`src/mac_if_defs.vh`:
```
// Shared constants for the PHY-side MII/RMII MAC interface.
`ifndef MAC_IF_DEFS_VH
`define MAC_IF_DEFS_VH

// System clock period in ns (200 MHz).
`define CLK_PER_NS          5
// MII clock periods in ns at 100 Mbps and 10 Mbps.
`define MII_PER_100_NS      40
`define MII_PER_10_NS       400
// Reference clock cycles each di-bit is held at 10 Mbps.
`define RMII_REPEAT_10      10
// Receive elasticity buffer: nibble plus error flag, sixteen entries.
`define RX_FIFO_WIDTH       5
`define RX_FIFO_DEPTH       16
// Field positions inside a buffered receive word.
`define RXW_ERR_BIT         4
`define RXW_NIB_HI          3
// Di-bit phase within a nibble.
`define DIBIT_FIRST         1'b0
`define DIBIT_SECOND        1'b1

`endif

```
`src/mii_rmii_mac_interface.v`:
```
// PHY-side MII/RMII MAC interface with receive elasticity FIFO.
//
// Contract
// - PHY sources TX clock; MAC launches on rise.
// - PHY drives RX clock, data and RX_DV.
// - PHY raises RX_ER on receive errors.
// - Mode chosen by strap, not register.
// - RMII: one clock, 2-bit paths, 10/100.
// - CRS_DV asserts asynchronously on carrier detect.
// - CRS_DV drops only on first di-bit.
// - Leftover bits: CRS_DV toggles per di-bit.
// - False carrier keeps CRS_DV high throughout.
// - RXD reads 00 until decoding established.
// - RMII signals timed by REF_CLK, except CRS_DV assertion.
// - Receive path uses an elasticity buffer.
// - RX_ER still driven in RMII mode.
// - Pins multiplexed by mode, COL carries CRS_DV.
// - CRS follows TX and RX in half duplex.
// - Half duplex collision on RX during TX.
`timescale 1ns/1ps
`default_nettype none
`include "mac_if_defs.vh"

module rx_elastic_fifo #(
  parameter WIDTH = `RX_FIFO_WIDTH,
  parameter DEPTH = `RX_FIFO_DEPTH
) (
  input  wire             clk_i,      // System clock.
  input  wire             rst_n_i,    // Synchronous reset, active low.
  input  wire             in_valid_i, // Write request.
  output wire             in_ready_o, // Space available.
  input  wire [WIDTH-1:0] in_data_i,  // Write data.
  output wire             out_valid_o,// Data available.
  input  wire             out_ready_i,// Read acknowledge.
  output wire [WIDTH-1:0] out_data_o  // Read data.
);
  function integer clog2;
    input integer v;
    integer       t;
    begin
      t = v - 1;
      clog2 = 0;
      while (t > 0) begin
        t = t >> 1;
        clog2 = clog2 + 1;
      end
    end
  endfunction

  localparam AW = clog2(DEPTH);

  reg [WIDTH-1:0] mem_r [0:DEPTH-1];
  reg [AW-1:0]    wr_ptr_r;
  reg [AW-1:0]    rd_ptr_r;
  reg [AW:0]      count_r;
  reg             full_r;
  reg             empty_r;
  reg             ready_r;
  wire            push;
  wire            pop;
  reg [AW:0]      count_nxt;

  assign push        = in_valid_i & ~full_r;
  assign pop         = out_ready_i & ~empty_r;
  assign in_ready_o  = ready_r;
  assign out_valid_o = ~empty_r;
  assign out_data_o  = mem_r[rd_ptr_r];

  always @* begin
    count_nxt = count_r;
    if (push & ~pop) begin
      count_nxt = count_r + 1'b1;
    end else if (pop & ~push) begin
      count_nxt = count_r - 1'b1;
    end
  end

  always @(posedge clk_i) begin
    if (push) begin
      mem_r[wr_ptr_r] <= in_data_i;
    end
  end

  // Full and empty are registered so the write-side ready leaves a flop.
  always @(posedge clk_i) begin
    if (!rst_n_i) begin
      wr_ptr_r <= {AW{1'b0}};
      rd_ptr_r <= {AW{1'b0}};
      count_r  <= {(AW+1){1'b0}};
      full_r   <= 1'b0;
      empty_r  <= 1'b1;
      ready_r  <= 1'b1;
    end else begin
      if (push) begin
        wr_ptr_r <= (wr_ptr_r == DEPTH - 1) ? {AW{1'b0}} : wr_ptr_r + 1'b1;
      end
      if (pop) begin
        rd_ptr_r <= (rd_ptr_r == DEPTH - 1) ? {AW{1'b0}} : rd_ptr_r + 1'b1;
      end
      count_r <= count_nxt;
      full_r  <= (count_nxt == DEPTH);
      ready_r <= (count_nxt != DEPTH);
      empty_r <= (count_nxt == {(AW+1){1'b0}});
    end
  end
endmodule // rx_elastic_fifo

module mii_rmii_mac_interface #(
  parameter FIFO_DEPTH = `RX_FIFO_DEPTH
) (
  input  wire       clk_i,                        // System clock, 200 MHz.
  input  wire       rst_n_i,                      // Synchronous reset, active low.
  input  wire       mac_interface_select_strap_i, // Strap pin: 1 selects RMII.
  input  wire       speed_100_i,                  // 1 = 100 Mbps, 0 = 10 Mbps.
  input  wire       full_duplex_i,                // 1 = full duplex.
  input  wire       ref_clk_i,                    // RMII reference clock pin.
  input  wire [3:0] txd_i,                        // Transmit data pins.
  input  wire       tx_en_i,                      // Transmit enable pin.
  input  wire       tx_er_i,                      // Transmit error pin (MII).
  output wire       mii_tx_clk_o,                 // MII transmit clock.
  output wire       mii_rx_clk_o,                 // MII receive clock.
  output reg  [3:0] rxd_o,                        // Receive data pins.
  output reg        rx_dv_o,                      // MII receive data valid.
  output reg        rx_er_o,                      // Receive error.
  output reg        crs_o,                        // MII carrier sense.
  output reg        col_crs_dv_o,                 // COL in MII, CRS_DV in RMII.
  output reg        rmii_mode_o,                  // Latched interface mode.
  input  wire       line_rx_carrier_i,            // Carrier detected on line.
  input  wire       line_rx_valid_i,              // Decoded nibble strobe.
  input  wire [3:0] line_rx_data_i,               // Decoded nibble.
  input  wire       line_rx_err_i,                // Nibble decode error.
  output wire       line_rx_ready_o,              // Receive buffer has space.
  output reg        line_tx_valid_o,              // Transmit nibble strobe.
  output reg  [3:0] line_tx_data_o,               // Transmit nibble.
  output reg        line_tx_err_o                 // Transmit nibble error.
);
  localparam integer HALF_100_W = (`MII_PER_100_NS / 2) / `CLK_PER_NS;
  localparam integer HALF_10_W  = (`MII_PER_10_NS / 2) / `CLK_PER_NS;
  localparam integer REP_LAST_W = `RMII_REPEAT_10 - 1;
  localparam [5:0]   HALF_100   = HALF_100_W[5:0];
  localparam [5:0]   HALF_10    = HALF_10_W[5:0];
  localparam [3:0]   REP_LAST   = REP_LAST_W[3:0];

  // Pin synchronisers; the first stage feeds only the second.
  reg       strap_s1_r;
  reg       strap_s2_r;
  reg       ref_s1_r;
  reg       ref_s2_r;
  reg       ref_s3_r;
  reg [3:0] txd_s1_r;
  reg [3:0] txd_s2_r;
  reg       tx_en_s1_r;
  reg       tx_en_s2_r;
  reg       tx_er_s1_r;
  reg       tx_er_s2_r;

  always @(posedge clk_i) begin
    strap_s1_r <= mac_interface_select_strap_i;
    strap_s2_r <= strap_s1_r;
    ref_s1_r   <= ref_clk_i;
    ref_s2_r   <= ref_s1_r;
    ref_s3_r   <= ref_s2_r;
    txd_s1_r   <= txd_i;
    txd_s2_r   <= txd_s1_r;
    tx_en_s1_r <= tx_en_i;
    tx_en_s2_r <= tx_en_s1_r;
    tx_er_s1_r <= tx_er_i;
    tx_er_s2_r <= tx_er_s1_r;
  end

  // The mode is caught once, on the first edge after reset release, so a
  // strap pin reused as RXD2 later cannot flip the interface mid-traffic.
  reg strap_done_r;
  always @(posedge clk_i) begin
    if (!rst_n_i) begin
      strap_done_r <= 1'b0;
      rmii_mode_o  <= 1'b0;
    end else if (!strap_done_r) begin
      strap_done_r <= 1'b1;
      rmii_mode_o  <= strap_s2_r;
    end
  end

  // MII clock divider shared by transmit and receive clocks.
  reg  [5:0] div_cnt_r;
  reg        mii_clk_r;
  wire [5:0] half_cyc = speed_100_i ? HALF_100 : HALF_10;
  wire       div_wrap = (div_cnt_r >= half_cyc - 6'h01);
  wire       mii_fall = div_wrap & mii_clk_r & ~rmii_mode_o;

  always @(posedge clk_i) begin
    if (!rst_n_i || rmii_mode_o) begin
      div_cnt_r <= 6'h00;
      mii_clk_r <= 1'b0;
    end else if (div_wrap) begin
      div_cnt_r <= 6'h00;
      mii_clk_r <= ~mii_clk_r;
    end else begin
      div_cnt_r <= div_cnt_r + 6'h01;
    end
  end

  assign mii_tx_clk_o = mii_clk_r;
  assign mii_rx_clk_o = mii_clk_r;

  // Reference clock edges and di-bit pacing; at 10 Mbps a di-bit spans
  // ten reference cycles and only the first of them is acted on.
  wire      ref_rise = ref_s2_r & ~ref_s3_r & rmii_mode_o;
  reg [3:0] rep_cnt_r;
  wire      dibit_step = ref_rise & (rep_cnt_r == 4'h0);

  always @(posedge clk_i) begin
    if (!rst_n_i || speed_100_i) begin
      rep_cnt_r <= 4'h0;
    end else if (ref_rise) begin
      rep_cnt_r <= (rep_cnt_r == REP_LAST) ? 4'h0 : rep_cnt_r + 4'h1;
    end
  end

  // Receive elasticity buffer between line decoder and MAC pins.
  wire                      fifo_valid;
  wire [`RX_FIFO_WIDTH-1:0] fifo_data;
  reg                       dibit_phase_r;
  wire                      fifo_pop = fifo_valid &
                                       (rmii_mode_o ? (dibit_step & (dibit_phase_r == `DIBIT_FIRST)) : mii_fall);

  rx_elastic_fifo #(
    .WIDTH (`RX_FIFO_WIDTH),
    .DEPTH (FIFO_DEPTH)
  ) u_rx_fifo (
    .clk_i       (clk_i),
    .rst_n_i     (rst_n_i),
    .in_valid_i  (line_rx_valid_i),
    .in_ready_o  (line_rx_ready_o),
    .in_data_i   ({line_rx_err_i, line_rx_data_i}),
    .out_valid_o (fifo_valid),
    .out_ready_i (fifo_pop),
    .out_data_o  (fifo_data)
  );

  wire [3:0] fifo_nib = fifo_data[`RXW_NIB_HI:0];
  wire       fifo_err = fifo_data[`RXW_ERR_BIT];

  // Transmit capture: MII on the divided clock, RMII di-bits low first.
  // The upper data pins are not looked at in RMII, the MAC grounds them.
  reg [1:0] tx_lo_r;
  reg       tx_half_r;

  always @(posedge clk_i) begin
    if (!rst_n_i) begin
      line_tx_valid_o <= 1'b0;
      line_tx_data_o  <= 4'h0;
      line_tx_err_o   <= 1'b0;
      tx_lo_r         <= 2'h0;
      tx_half_r       <= 1'b0;
    end else begin
      line_tx_valid_o <= 1'b0;
      if (mii_fall && tx_en_s2_r) begin
        line_tx_valid_o <= 1'b1;
        line_tx_data_o  <= txd_s2_r;
        line_tx_err_o   <= tx_er_s2_r;
      end else if (dibit_step) begin
        if (!tx_en_s2_r) begin
          tx_half_r <= 1'b0;
        end else if (!tx_half_r) begin
          tx_lo_r   <= txd_s2_r[1:0];
          tx_half_r <= 1'b1;
        end else begin
          line_tx_valid_o <= 1'b1;
          line_tx_data_o  <= {txd_s2_r[1:0], tx_lo_r};
          line_tx_err_o   <= 1'b0;
          tx_half_r       <= 1'b0;
        end
      end
    end
  end

  // Receive presentation and pin multiplexing.
  reg [1:0] rx_hi_r;
  reg       crs_dv_r;
  wire      tx_active = tx_en_s2_r & ~full_duplex_i;

  always @(posedge clk_i) begin
    if (!rst_n_i) begin
      rxd_o         <= 4'h0;
      rx_dv_o       <= 1'b0;
      rx_er_o       <= 1'b0;
      crs_o         <= 1'b0;
      col_crs_dv_o  <= 1'b0;
      rx_hi_r       <= 2'h0;
      crs_dv_r      <= 1'b0;
      dibit_phase_r <= `DIBIT_FIRST;
    end else if (!rmii_mode_o) begin
      crs_o        <= line_rx_carrier_i | tx_active;
      col_crs_dv_o <= line_rx_carrier_i & tx_active;
      if (mii_fall) begin
        rx_dv_o <= fifo_valid;
        rxd_o   <= fifo_valid ? fifo_nib : 4'h0;
        rx_er_o <= fifo_valid & fifo_err;
      end
    end else begin
      // MII-only pins stay quiet in RMII mode.
      crs_o   <= 1'b0;
      rx_dv_o <= 1'b0;
      rxd_o[3:2] <= 2'h0;
      if (dibit_step && dibit_phase_r == `DIBIT_FIRST) begin
        // A fresh carrier drop is seen here only, on a nibble boundary.
        crs_dv_r     <= line_rx_carrier_i;
        col_crs_dv_o <= line_rx_carrier_i;
        if (fifo_valid) begin
          rxd_o[1:0]    <= fifo_nib[1:0];
          rx_hi_r       <= fifo_nib[3:2];
          rx_er_o       <= fifo_err;
          dibit_phase_r <= `DIBIT_SECOND;
        end else begin
          rxd_o[1:0] <= 2'h0;
          rx_er_o    <= 1'b0;
        end
      end else if (dibit_step) begin
        // Bits of this nibble remain, so CRS_DV is high on its second half.
        rxd_o[1:0]    <= rx_hi_r;
        crs_dv_r      <= 1'b1;
        col_crs_dv_o  <= 1'b1;
        dibit_phase_r <= `DIBIT_FIRST;
      end else if (line_rx_carrier_i && !crs_dv_r) begin
        // Carrier raises CRS_DV without waiting for a reference edge.
        crs_dv_r     <= 1'b1;
        col_crs_dv_o <= 1'b1;
      end
    end
  end
endmodule // mii_rmii_mac_interface
`default_nettype wire

```
`config.mk`:
```
export PLATFORM = sky130hd
export DESIGN_NAME = mii_rmii_mac_interface
export DESIGN_NICKNAME = d
export VERILOG_FILES = /design/src/mii_rmii_mac_interface.v
export VERILOG_INCLUDE_DIRS = /design/src
export SDC_FILE = /design/constraint.sdc
export NUM_CORES = 1
export LEC_CHECK = 0
export BUFFER_PORTS_ARGS = -buffer_cell sky130_fd_sc_hd__buf_2
export CORE_MARGIN = 5
export CORE_UTILIZATION = 64
export DETAILED_ROUTE_END_ITERATION = 16
export PLACE_DENSITY = 0.83
export REMOVE_ABC_BUFFERS = 1
export SETUP_SLACK_MARGIN = 0.4
export SYNTH_ARGS = -nofsm -noshare
export SYNTH_HDL_FRONTEND = slang
export SYNTH_SLANG_ARGS = --single-unit
export TNS_END_PERCENT = 1
```
`constraint.sdc`:
```
create_clock -name clk_i -period 5.4 [get_ports clk_i]
set_clock_uncertainty 0.1 [all_clocks]
set_input_delay 0.27 -clock clk_i [delete_from_list [all_inputs] [get_ports clk_i]]
set_output_delay 0.27 -clock clk_i [all_outputs]
set_load 0.02 [all_outputs]
```
==> impl_metrics.tcl <==
set metrics [dict create \
    status "finished clean" \
    synth_top_cell_by_area "edfxtp_1" \
    cp_max_fo 10 \
    port_buffers 36 \
    root_buffer "clkbuf_8" \
    synth_edf_count 80 \
    postRouteAntennaNets 0 \
    start_kind "flip-flop" \
    grtUsageTotal_pct 23.4 \
    antenna_cells 0 \
    yosys.area.top_type_share_pct 40.8 \
    area_delta_synth_final_pct 17.0 \
    yosys_warnings 0 \
    path_buf_inv 0 \
    pwr-share-comb_pct 4.9 \
    initial_core_util_pct 64.7 \
    r2r-end "u_rx_fifo.in_ready_o" \
    p_sw_uw 602 \
    timing.max_cap.violations 0 \
    die_h_um 106 \
    cp.required_ps 5700 \
    critPathTopFamily "simple AND/OR/NAND/NOR gates" \
    reg2reg_from "div_cnt_r[2]" \
    max_stage_delay_ps 510 \
    fin_crit_sh_pct 52.1 \
    route.vias.total 3706 \
    drt_wl_total_mm 12.3 \
    synth.cell_area_um2 5890 \
    cp-end-kind "flip-flop" \
    drive_gt1_share_pct 21.0 \
    async_flop_share_pct 0 \
    hp-class "in2reg" \
    ir_worst_vdd_mv 0.266 \
    clockBufferDepth 2 \
    cts_resized 0 \
    post_drt_wl_per_cell_um 20.5 \
    min_to "u_rx_fifo.mem_r[6][2]" \
    path_clk_slew_ps 70 \
    antenna_found_initial 0 \
    rsz0062_at_grt "no" \
    synth_cell_types 51 \
    dieArea_um2 11200 \
    max_slew.worst_pin.slew_ps 975 \
    crit_chain "ha_1, a2111o_1, or2_1, nand2_4, a21boi_4, a31oi_1, xor2_1, or4_1" \
    design_area_um2 6890 \
    grt_pass1_wl_mm 19.9 \
    nNetsFinal 507 \
    dr.pass1.iters 5 \
    placed_area_um2 6160 \
    gp_congestion 0.805 \
    power.density_nw_per_um2 380 \
    hold_viol_final 0 \
    syn_inst 424 \
    worst_r2r_path_depth 8 \
    p_int_mw 2.01 \
    hp-start "line_rx_data_i[2]" \
    row_count 35 \
    arrival_ps 3110 \
    pwr-share-seq_pct 47.9 \
    critPathSlowestCell "or4_1" \
    timing.reg2reg.setup_slack_ps 2590 \
    slew_violations 0 \
    core-area_um2 9110 \
    grt_pass1_vias 3728 \
    clk_latency_ps 520 \
    numClockSinks 151 \
    synth.area.top_cells "edfxtp_1 41%, dfxtp_1 24%, mux4_2 8.8%" \
    clock_power_share_pct 47.2 \
    via_per_inst 6.16 \
    drt_iter0_markers 372 \
    die_w_um 106 \
    fin_crit_ps 2810 \
    drc 0 \
    ys.flop_type "edfxtp_1" \
    grt_max_degree 29 \
    swShare_pct 23.0 \
    io_pins 37 \
    final_core_util_pct 75.6 \
    numCtsBuffers 17 \
    fin_tns_setup_ps 0 \
    synth-seq-area-share_pct 64.9 \
    setup_violations 0 \
    synth.ff_latch_count 151 \
    dp_hpwl_mm 7.69 \
    p_leak_nw 2.55 \
    grt_overflow 0 \
    syn_avg_cell_area_um2 13.9 \
    report.power.total_mw 2.62 \
    cts-htree-levels 4 \
    final_cells 602 \
    max_freq_mhz 355 \
    slew_headroom_pct 34.9 \
    path_class "reg2reg" \
    placed_cells 559 \
    hold_path_depth 1 \
    cts_tree "built" \
]
==> cell families (layout without fill, tap and decap cells) <==
family / after synthesis / in the layout / share of synthesized area (%)
fa+ha+maj: 10 / 10 / 2.12
mux: 36 / 36 / 11.0
flops: 151 / 151 / 64.9
simple gates: 128 / 128 / 11.2
buf+inv: 25 / 92 / 1.78
xor+xnor: 16 / 16 / 2.38
compound gates: 58 / 58 / 6.61
==> power groups by stage <==
stage | clock network [mW] | logic, mW | registers (mW)
2_1_floorplan | 0 | 0.0741 | 1.28
3_3_place_gp | 0 | 0.114 | 1.28
3_5_place_dp | 0 | 0.119 | 1.28
4_1_cts | 1.24 | 0.128 | 1.25
5_1_grt | 1.29 | 0.142 | 1.25
6_report | 1.23 | 0.129 | 1.25
==> cell usage after synthesis, drive strengths merged, types with 2 or more instances <==
library cell and number:
a211oi 5, nor4 2, xor2 8, and2 19, dfxtp 71, nand2 22, mux4 23, a31oi 3
inv 10, o21ai 10, and3 4, mux2i 12, edfxtp 80, nor3b 2, a22oi 6, nand2b 3
buf 5, nor2 48, a21oi 23, nand3 7, xnor2 8, clkbuf 9, ha 10, nor3 9
or3 2, nor2b 5
==> metrics by stage <==
step / hold slack (ps) / setup WS (ps)
CTS: 30.2 / 2580
floorplan: 198 / 2820
global route: 35.5 / 2410
detailed placement: 214 / 2550
finish: 43.0 / 2590
global placement: 210 / 2630
==> layer usage <==
layer	share of wire (%)	wire length, um	vias to the layer above	GRT usage [%]
met5	0	0	-	0
met4	1.7	206	0	6.57
met3	5.7	703	21	4.61
met2	50	6220	147	38.5
met1	42	5210	1862	32.0
li1	-	-	1676	-
==> repair_timing <==
item	4_1_cts	5_1_grt
hold buffers	11	0
buffers inserted	0	0
setup endpoints to repair	0	0
hold endpoints to repair	11	0
==> placed cells by master (no fill, tap or decap), types with 4 or more instances in the layout <==
| master | count |
|---|---|
| buf_2 | 36 |
| nor2b_1 | 5 |
| ha_1 | 10 |
| a22oi_1 | 5 |
| inv_8 | 6 |
| xor2_1 | 8 |
| clkbuf_16 | 16 |
| dlygate4sd3_1 | 11 |
| o21ai_0 | 9 |
| a21oi_1 | 23 |
| mux4_2 | 23 |
| and2_1 | 18 |
| a211oi_1 | 5 |
| dfxtp_1 | 71 |
| inv_6 | 4 |
| nor3_1 | 9 |
| nand3_1 | 7 |
| nor2_1 | 46 |
| mux2i_1 | 12 |
| edfxtp_1 | 80 |
| and3_1 | 4 |
| xnor2_1 | 8 |
| nand2_1 | 20 |
| inv_1 | 10 |
==> sequential cells by signal, indices dropped and copies added (netlist names), 4 cells and up, named ones only <==
name / cells
u_rx_fifo.mem_r: 80
div_cnt_r: 6
u_rx_fifo.count_r: 5
line_tx_data_o: 4
rep_cnt_r: 4
rxd_o: 4
txd_s1_r: 4
txd_s2_r: 4
u_rx_fifo.rd_ptr_r: 4
u_rx_fifo.wr_ptr_r: 4
==> worst max path at each step <==
stage,startpoint,to,slack [ps],cells after the start
floorplan,div_cnt_r[2],u_rx_fifo.in_ready_o,2820,8
global placement,speed_100_i,u_rx_fifo.in_ready_o,2630,9
detailed placement,speed_100_i,u_rx_fifo.in_ready_o,2550,9
CTS,div_cnt_r[2],u_rx_fifo.in_ready_o,2580,8
global route,div_cnt_r[2],u_rx_fifo.in_ready_o,2410,8
finish,div_cnt_r[2],u_rx_fifo.in_ready_o,2590,8
==> area by class of cell <==
class | count | area [um2]
multi-input cells | 248 | 1960
repair buffers | 49 | 305
clock buffers | 17 | 414
inverters | 11 | 41.3
well taps | 111 | 139
fillers | 548 | 2220
clock inverters | 15 | 205
flip-flops and latches | 151 | 3820
Power figures use the tool's default switching activity.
━━━━━━━━━━
**Your instructions**
Tally the lines in the listing that hold the string "strobe"; your reply is that total alone.

**Exercise answer**
2